140 Grams Pearl barley

1 Heaped tbsp English mustard

3 tbsp Worcestershire sauce

100 Grams Strong cheddar cheese

300 Grams Plain flour

100 Grams Shredded suet

100 Grams Butter

1 Pinch Sea salt

1 Egg


St George & The Dragon

The medieval legend of St George and the dragon is over a thousand years old. The tale goes that the dragon made it’s nest by the fresh water spring near the town of Silene in Libya. When people came to collect water, they inadvertently disturbed the dragon and so offered sheep as a distraction.

After time, there were simply no sheep left to offer the dragon and so the people of Silene decided to chose a maiden from the town by drawing lots. When the results were read, it was revealed that the princess was to be the dragon’s next victim. Despite the Monarch’s protest his daughter Cleolinda was offered to the dragon...

However, at the moment of offering, a knight from the Crusades came riding by on his white stallion. St George dismounted and drew his sword, protecting himself with the sign of the cross. He fought the dragon on foot and managed to slay the beast and saved the princess. The people of Silene were exceptionally grateful and abandoned their pagan beliefs to convert to Christianity.

Step 1.  Put the oil, butter and herbs into a large flameproof casserole dish over a moderate heat, add the chopped onions and meat, season and cook for 10 minuites mixing and stirring occasionally.  Add the tomato puree, flour and giving it all a good stir, add the stout and stock and bring to a gentle simmer.  Turn down the heat to low, pop on a lid a let the filling blip away for an hour, stirring occasionally.  When the hour is up stir in the pearl barley, pop the lid back on a simmer for a further hour.  By this time the meat should be so tender and the barley plump and cooked, continue to cook with the lid removed to thicken the sauce.  Stir in the mustard, worcester sauce and grated cheese.  Season to taste, pouring the filling into an oven proof serving or pie dish dish.

Step 2.  While the filling is cooking make the suet pastry.  Place the flour, suet, butter and a good pinch of salt in a bowl, use your thumbs and fingers to rub the butter and flour together until it resembles cornflake shapes, lightly stir in 125ml cold water using your hands to bring it together into a rough dough.  Do not be tempted to overwork it.  Wrap the dough in cling film and place in the fridge to rest.
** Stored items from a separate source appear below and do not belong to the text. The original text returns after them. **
$ cat src/rtl/irt_pkg.sv
// Shared status codes and queue sizing for the interval reservation table.
package irt_pkg;

  // Result codes carried on the status port
  typedef enum logic [1:0] {
    ST_BOOKED    = 2'd0,
    ST_CONFLICT  = 2'd1,
    ST_FULL      = 2'd2,
    ST_MALFORMED = 2'd3
  } status_t;

  // Depth of the queue between the front and back parts
  localparam int QDEPTH = 2;

endpackage

$ cat src/rtl/irt_queue.sv
// Short request queue between the classifier front and the scan back end.
module irt_queue #(
  parameter int WIDTH = 65
) (
  input  logic             clk,
  input  logic             rst,
  input  logic             push,
  input  logic [WIDTH-1:0] push_data,
  output logic             full,
  input  logic             pop,
  output logic             avail,
  output logic [WIDTH-1:0] pop_data
);

  localparam int PTR_W = (irt_pkg::QDEPTH > 1) ? $clog2(irt_pkg::QDEPTH) : 1;
  localparam int CNT_W = $clog2(irt_pkg::QDEPTH + 1);

  logic [WIDTH-1:0] slots [irt_pkg::QDEPTH];
  logic [PTR_W-1:0] wr_ptr;
  logic [PTR_W-1:0] rd_ptr;
  logic [CNT_W-1:0] fill;

  logic do_push;
  logic do_pop;

  assign full     = (fill == CNT_W'(irt_pkg::QDEPTH));
  assign avail    = (fill != '0);
  assign pop_data = slots[rd_ptr];
  assign do_push  = push && !full;
  assign do_pop   = pop && avail;

  // Payload storage, no reset needed
  always_ff @(posedge clk) begin
    if (do_push) begin
      slots[wr_ptr] <= push_data;
    end
  end

  // Pointers and fill level
  always_ff @(posedge clk) begin
    if (rst) begin
      wr_ptr <= '0;
      rd_ptr <= '0;
      fill   <= '0;
    end else begin
      if (do_push) begin
        wr_ptr <= (wr_ptr == PTR_W'(irt_pkg::QDEPTH - 1)) ? '0 : wr_ptr + 1'b1;
      end
      if (do_pop) begin
        rd_ptr <= (rd_ptr == PTR_W'(irt_pkg::QDEPTH - 1)) ? '0 : rd_ptr + 1'b1;
      end
      if (do_push && !do_pop) begin
        fill <= fill + 1'b1;
      end else if (do_pop && !do_push) begin
        fill <= fill - 1'b1;
      end
    end
  end

endmodule

$ cat src/rtl/irt_front.sv
// Front end: takes request beats, flags malformed intervals, feeds the queue.
module irt_front #(
  parameter int TIME_BITS = 32
) (
  input  logic                   clk,
  input  logic                   rst,
  input  logic                   in_valid,
  output logic                   in_stall,
  input  logic [TIME_BITS-1:0]   start_time,
  input  logic [TIME_BITS-1:0]   end_time,
  output logic                   push,
  output logic [2*TIME_BITS:0]   push_data,
  input  logic                   q_full
);

  logic                 held;
  logic [TIME_BITS-1:0] held_start;
  logic [TIME_BITS-1:0] held_end;
  logic                 held_bad;
  logic                 take;

  assign in_stall  = held && q_full;
  assign take      = in_valid && !in_stall;
  assign push      = held && !q_full;
  assign push_data = {held_bad, held_start, held_end};

  // Holding register, payload part
  always_ff @(posedge clk) begin
    if (take) begin
      held_start <= start_time;
      held_end   <= end_time;
      // empty or reversed interval
      held_bad   <= (start_time >= end_time);
    end
  end

  // Holding register, valid flag
  always_ff @(posedge clk) begin
    if (rst) begin
      held <= 1'b0;
    end else if (take) begin
      held <= 1'b1;
    end else if (push) begin
      held <= 1'b0;
    end
  end

endmodule

$ cat src/rtl/irt_back.sv
// Back end: scans stored intervals from memory, books the request, drives the result.
module irt_back #(
  parameter int ENTRIES   = 64,
  parameter int TIME_BITS = 32
) (
  input  logic                 clk,
  input  logic                 rst,
  input  logic                 q_avail,
  input  logic [2*TIME_BITS:0] q_data,
  output logic                 q_pop,
  output logic                 out_valid,
  input  logic                 out_stall,
  output logic [1:0]           status
);

  localparam int IDX_W = (ENTRIES > 1) ? $clog2(ENTRIES) : 1;
  localparam int CNT_W = $clog2(ENTRIES + 1);

  typedef enum logic [1:0] {
    S_IDLE,
    S_SCAN,
    S_FINISH
  } state_t;

  state_t state;

  logic [TIME_BITS-1:0] slot_start [ENTRIES];
  logic [TIME_BITS-1:0] slot_end   [ENTRIES];

  logic [CNT_W-1:0]     booked_count;
  logic [CNT_W-1:0]     issue;
  logic                 rd_pending;
  logic [TIME_BITS-1:0] rd_start;
  logic [TIME_BITS-1:0] rd_end;
  logic                 conflict;
  logic [TIME_BITS-1:0] cur_start;
  logic [TIME_BITS-1:0] cur_end;
  irt_pkg::status_t     pend_status;
  irt_pkg::status_t     out_status;

  logic issue_more;
  logic scan_done;
  logic hit;
  logic do_book;
  logic out_free;

  assign issue_more = (issue < booked_count);
  assign scan_done  = (state == S_SCAN) && !issue_more && !rd_pending;
  assign hit        = rd_pending && (cur_start < rd_end) && (rd_start < cur_end);
  assign do_book    = scan_done && !conflict && (booked_count < CNT_W'(ENTRIES));
  assign out_free   = !out_valid || !out_stall;
  assign q_pop      = (state == S_IDLE) && q_avail;
  assign status     = out_status;

  // Interval memory: one registered read per cycle, one write at booking
  always_ff @(posedge clk) begin
    if (do_book) begin
      slot_start[booked_count[IDX_W-1:0]] <= cur_start;
      slot_end[booked_count[IDX_W-1:0]]   <= cur_end;
    end
    rd_start <= slot_start[issue[IDX_W-1:0]];
    rd_end   <= slot_end[issue[IDX_W-1:0]];
  end

  // Current request payload
  always_ff @(posedge clk) begin
    if (q_pop) begin
      cur_start <= q_data[2*TIME_BITS-1:TIME_BITS];
      cur_end   <= q_data[TIME_BITS-1:0];
    end
  end

  // Sequencer: pop, scan, decide, hand off the result beat
  always_ff @(posedge clk) begin
    if (rst) begin
      state        <= S_IDLE;
      booked_count <= '0;
      issue        <= '0;
      rd_pending   <= 1'b0;
      conflict     <= 1'b0;
      pend_status  <= irt_pkg::ST_BOOKED;
      out_valid    <= 1'b0;
      out_status   <= irt_pkg::ST_BOOKED;
    end else begin
      // result beat taken; a new one in S_FINISH sets it again
      if (out_valid && !out_stall && (state != S_FINISH)) begin
        out_valid <= 1'b0;
      end
      case (state)
        S_IDLE: begin
          issue      <= '0;
          rd_pending <= 1'b0;
          conflict   <= 1'b0;
          if (q_avail) begin
            if (q_data[2*TIME_BITS]) begin
              pend_status <= irt_pkg::ST_MALFORMED;
              state       <= S_FINISH;
            end else begin
              state <= S_SCAN;
            end
          end
        end
        S_SCAN: begin
          rd_pending <= issue_more;
          if (issue_more) begin
            issue <= issue + 1'b1;
          end
          if (hit) begin
            conflict <= 1'b1;
          end
          if (scan_done) begin
            if (conflict) begin
              pend_status <= irt_pkg::ST_CONFLICT;
            end else if (do_book) begin
              pend_status  <= irt_pkg::ST_BOOKED;
              booked_count <= booked_count + 1'b1;
            end else begin
              pend_status <= irt_pkg::ST_FULL;
            end
            state <= S_FINISH;
          end
        end
        S_FINISH: begin
          if (out_free) begin
            out_valid  <= 1'b1;
            out_status <= pend_status;
            state      <= S_IDLE;
          end
        end
        default: begin
          state <= S_IDLE;
        end
      endcase
    end
  end

`ifndef SYNTHESIS
  // Table never holds more than its capacity
  a_count_bound: assert property (@(posedge clk) disable iff (rst)
    booked_count <= CNT_W'(ENTRIES))
    else $error("booked count beyond table capacity");

  // Count only grows, by one, and only after a scan
  a_count_step: assert property (@(posedge clk) disable iff (rst)
    !$past(rst) && (booked_count != $past(booked_count)) |->
      (booked_count == $past(booked_count) + 1'b1) && $past(state == S_SCAN))
    else $error("booked count changed outside a booking");

  // A booking always reports booked on the next result
  a_book_status: assert property (@(posedge clk) disable iff (rst)
    do_book |=> (pend_status == irt_pkg::ST_BOOKED) && (state == S_FINISH))
    else $error("booking without booked status");

  // A new request is never popped while a scan read is still in flight
  a_pop_clean: assert property (@(posedge clk) disable iff (rst)
    q_pop |-> !rd_pending || (state == S_IDLE))
    else $error("pop during active scan");
`endif

endmodule

$ cat src/rtl/interval_reservation_table_top.sv
// Top level of the interval reservation table: front, queue and back end.
//
// Usage:
//   Request channel: in_valid / in_stall with start_time and end_time, a
//   half-open interval [start_time, end_time). A beat is taken at a rising
//   edge with in_valid high and in_stall low.
//   Result channel: out_valid / out_stall with status (0 booked, 1 overlaps
//   a stored interval, 2 table full, 3 start not below end). One result
//   beat per request, in request order.
//   Order: a request passes the front register and the queue; the back end
//   then pops it, reads the N stored intervals from memory one per cycle,
//   waits for the last registered read, decides and hands off the result.
//   Malformed requests skip the scan. The back end takes a new request only
//   after the last one's result is handed off, so throughput is set by the
//   one-read-per-cycle scan of the interval memory and by result stalls.
//   Reset (rst, synchronous) empties the table, the queue and the front
//   register; memory contents are not cleared, and entries beyond the count
//   are never compared. When the receiver stalls, the result register holds;
//   the back end then waits, the queue fills and in_stall rises.
module interval_reservation_table_top #(
  parameter int ENTRIES   = 64,
  parameter int TIME_BITS = 32
) (
  input  logic                 clk,
  input  logic                 rst,
  input  logic                 in_valid,
  output logic                 in_stall,
  input  logic [TIME_BITS-1:0] start_time,
  input  logic [TIME_BITS-1:0] end_time,
  output logic                 out_valid,
  input  logic                 out_stall,
  output logic [1:0]           status
);

  localparam int QW = 2 * TIME_BITS + 1;

  logic          push;
  logic [QW-1:0] push_data;
  logic          q_full;
  logic          q_pop;
  logic          q_avail;
  logic [QW-1:0] q_data;

  irt_front #(
    .TIME_BITS (TIME_BITS)
  ) u_front (
    .clk        (clk),
    .rst        (rst),
    .in_valid   (in_valid),
    .in_stall   (in_stall),
    .start_time (start_time),
    .end_time   (end_time),
    .push       (push),
    .push_data  (push_data),
    .q_full     (q_full)
  );

  irt_queue #(
    .WIDTH (QW)
  ) u_queue (
    .clk       (clk),
    .rst       (rst),
    .push      (push),
    .push_data (push_data),
    .full      (q_full),
    .pop       (q_pop),
    .avail     (q_avail),
    .pop_data  (q_data)
  );

  irt_back #(
    .ENTRIES   (ENTRIES),
    .TIME_BITS (TIME_BITS)
  ) u_back (
    .clk       (clk),
    .rst       (rst),
    .q_avail   (q_avail),
    .q_data    (q_data),
    .q_pop     (q_pop),
    .out_valid (out_valid),
    .out_stall (out_stall),
    .status    (status)
  );

endmodule

$ cat config.mk
export PLATFORM = sky130hd
export DESIGN_NAME = interval_reservation_table_top
export DESIGN_NICKNAME = d
export VERILOG_FILES = /design/src/rtl/irt_pkg.sv /design/src/rtl/irt_queue.sv /design/src/rtl/irt_front.sv /design/src/rtl/irt_back.sv /design/src/rtl/interval_reservation_table_top.sv
export SDC_FILE = /design/constraint.sdc
export NUM_CORES = 2
export LEC_CHECK = 0
export BUFFER_PORTS_ARGS = -buffer_cell sky130_fd_sc_hd__buf_4
export CORE_MARGIN = 10
export CORE_UTILIZATION = 50
export DETAILED_ROUTE_END_ITERATION = 8
export GPL_TIMING_DRIVEN = 0
export HOLD_SLACK_MARGIN = 0.15
export PLACE_DENSITY = 0.65
export RECOVER_POWER = 50
export SYNTH_ARGS = -nofsm -noshare
export SYNTH_HDL_FRONTEND = slang
export SYNTH_HIERARCHICAL = 1
export SYNTH_MEMORY_MAX_BITS = 65536
export SYNTH_SLANG_ARGS = --single-unit
$ cat constraint.sdc
create_clock -name clk -period 8.3 [get_ports clk]
set_input_delay 1.245 -clock clk [delete_from_list [all_inputs] [get_ports clk]]
set_output_delay 1.245 -clock clk [all_outputs]
set_load 0.02 [all_outputs]
==> out/results.ini <==
[cells_and_area]
final_nets = 8546
syn_to_final_growth_pct = 15.31
regArea_mm2 = 0.1326
final_cell_mix = edfxtp_1, mux4_2, clkbuf_1
layout-drive-gt1-share_pct = 28.41
multi_input_area_mm2 = 0.03539
fillers = 23890
final_common_cell = edfxtp_1

[pwr]
netSwitchingFraction_pct = 24.23
combPwrFrac_pct = 8.0
pwr-share-clk_pct = 37.1
power_leakage_nw = 60.07
p_seq_share_pct = 54.9
p_per_area_mw_per_mm2 = 263.3
internal_power_mw = 39.09
p_sw_mw = 12.50
irDropWorstVdd_v = 0.0002241

[cts]
ctsHoldBuffers = 0
clockBufferDepth = 4
cts_buffers = 424
cts_setup_buffers = 0
numClockSinks = 4448
cts_resized = 0
htreeDepth = 5
clk_latency_ns = 1.00
clkSlewWorstSetupHoldPaths_ns = 0.07
cts_tree = built
clockRootBuffer = clkbuf_16

[status]
status = finished, violations left
violations = max-capacitance violations, max-slew violations

[global_route]
grt_start_max_net_pins = 66
track_usage_pct = 27.97
grt_pass1_wl_mm = 707.3
antenna_found_initial = 27
grt_pass1_vias = 86010
overflow = 0

[yosys]
syn_inst = 7382
synth-main-ff-cell = edfxtp_1
synthArstFlopShare_pct = 0
ys_seq_area_share_pct = 78.07
synth_edf_count = 4355
synthesis.area_mm2 = 0.1699
syn_area_per_cell_um2 = 23.02
ys_types = 58
mappedNetlistNets = 7553
synth-seq-cells = 4448
yosys_warnings = 6

[routing]
via_count = 88520
routed_wl_mm = 518.8
via_per_inst = 6.676
drc = 0
dr.pass1.iters = 9
wire_per_inst_um = 39.13
drtIter0Drc = 15850
ant_nets = 0

[sta]
tns_ns = 0
fmax_mhz = 174.3
skew_ns = 0.05972
period_share_pct = 69.14
whs_ns = 0.4448
final_max_slew_viol_count = 1048
max_slew.worst_pin.slew_ns = 3.708
setup_violations = 0
finalHoldViolations = 0
period_minus_slack_ns = 5.738
maxSlewHeadroom_pct = -147.2
rsz0062_at_grt = no

[floorplan]
fp.dieH_um = 602.9
dieArea_mm2 = 0.3635
core_mm2 = 0.3374
ios = 72
fp-row-count = 213
die_x_um = 602.9
start_util_pct = 50.36

[critical_path]
crit_start = u_back/issue[5]$_SDFFE_PP0P_
critical_path.max_fanout = 10
timing.rr.start = u_back/issue[5]$_SDFFE_PP0P_
end_kind = register
arrival_ns = 6.51
reg2reg_slack_ns = 2.56
crit_type = register to register
cp.required_ns = 9.07
reg2regPathDepth = 7
start_kind = register

[worst_hold_path]
holdPathStages = 0
worstHoldStart = u_front/held_start[1]$_DFFE_PP_
hold_class = register to register

[placed_design]
gp_congestion = 0.9120
hpwlAfterDp_mm = 361.1
io_buffers = 71

[job]
drv_cap = 36

## worst max-delay path, stage by stage (launching register included)
cell and delay [ns]:
dfxtp_1 0.98, buf_2 0.72, clkbuf_1 0.88, clkbuf_1 0.86, mux2i_1 0.22, a22oi_1 0.35, a21oi_1 0.25, nor3_1 1.21
## final timing paths
| kind | end |
|---|---|
| max | u_back/rd_end[21]$_DFF_P_ |
| max reg2reg | u_back/rd_end[21]$_DFF_P_ |
| min reg2reg | u_queue/slots[0][33]$_DFFE_PP_ |
| min | u_queue/slots[0][33]$_DFFE_PP_ |
## power groups by stage
| stage | combinational [mW] | clock [mW] | sequential [mW] |
|---|---|---|---|
| 2_1_floorplan | 0.875 | 0 | 29.3 |
| 3_3_place_gp | 1.45 | 0 | 31.0 |
| 3_5_place_dp | 5.36 | 0 | 28.7 |
| 4_1_cts | 5.37 | 19.3 | 28.3 |
| 5_1_grt | 4.32 | 20.2 | 28.4 |
| 6_report | 4.12 | 19.1 | 28.3 |
## flip-flops by register name, summed over array words and instances (netlist names), 7 cells and up, named ones only
signal,count
u_back/cur_end,32
u_queue/slots,130
u_back/rd_end,32
u_back/rd_start,32
u_back/issue,7
u_back/cur_start,32
u_front/held_start,32
u_back/booked_count,7
u_back/slot_start,2048
u_front/held_end,32
u_back/slot_end,2048
## cell families after synthesis
| logic type | Yosys count | share of synthesized area [%] |
|---|---|---|
| AO/OA/AOI/OAI | 450 | 1.723 |
| XOR/XNOR | 4 | 0.02062 |
| adder cells (fa/ha/maj) | 103 | 0.7585 |
| buffers and inverters | 488 | 1.354 |
| flip-flops | 4448 | 78.07 |
| multiplexers | 1424 | 16.70 |
| AND/OR/NAND/NOR | 465 | 1.380 |
## stage by stage
stage          instances  worst slack (ns)  util, %  power, mW  instance area [um2]
6_report           13260             2.562    58.07      51.59               195900
5_1_grt            13240             2.963    58.05      52.85               195900
4_1_cts            13240             2.751    59.05      52.94               199200
3_5_place_dp       12460             2.808    55.03      34.10               185700
3_3_place_gp       11970            -7.639    52.19      32.45               176100
2_1_floorplan       7382             1.230        -      30.21               169900
## Yosys cell counts, types with 66 or more instances
| cell type | number | area [um2] |
|---|---|---|
| a211oi_1 | 94 | 705.7 |
| a21oi_1 | 130 | 650.6 |
| a22oi_1 | 66 | 495.5 |
| buf_2 | 134 | 670.6 |
| clkbuf_1 | 154 | 578.1 |
| dfxtp_1 | 93 | 1862 |
| edfxtp_1 | 4355 | 130800 |
| ha_1 | 103 | 1289 |
| inv_1 | 108 | 405.4 |
| mux2_2 | 142 | 1599 |
| mux2i_1 | 168 | 1682 |
| mux4_2 | 1114 | 25090 |
| nand2_1 | 75 | 281.5 |
| nor2_1 | 100 | 375.4 |
| nor2b_1 | 95 | 594.3 |
| nor3_1 | 88 | 440.4 |
## routing by layer
layer	share of wire (%)	global-route usage (%)	vias to the layer above
met5	0.0071	0	-
met2	44	41.10	7008
li1	-	-	33370
met4	6.5	14.08	6
met3	14	8.722	1427
met1	35	38.13	46710
## final cells by class
type / instances / share of cell area (%)
multi-input combinational: 2446 / 18.06
antenna: 21 / 0.02682
buffer: 380 / 0.9618
inverter: 108 / 0.2082
tap: 4515 / 2.883
timing repair buffer: 567 / 3.219
sequential: 4448 / 67.70
clock inverter: 240 / 1.151
clock buffer: 534 / 5.785
Note: power is estimated with default switching activity, not from simulation.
Step 3.  Pre heat the oven to 180c,  Roll out the pastry on a lightly floured surface, egg wash the side of the dish, then gently lay the pastry on top, trim the edges, pinch and squash the edges together to seal the edge and egg wash all over.  Place in the oven and bake for 45-50 minutes, until golden and delicious.  Today with served with creamed potatoes and steamed carrots and of course, English mustard and Ale.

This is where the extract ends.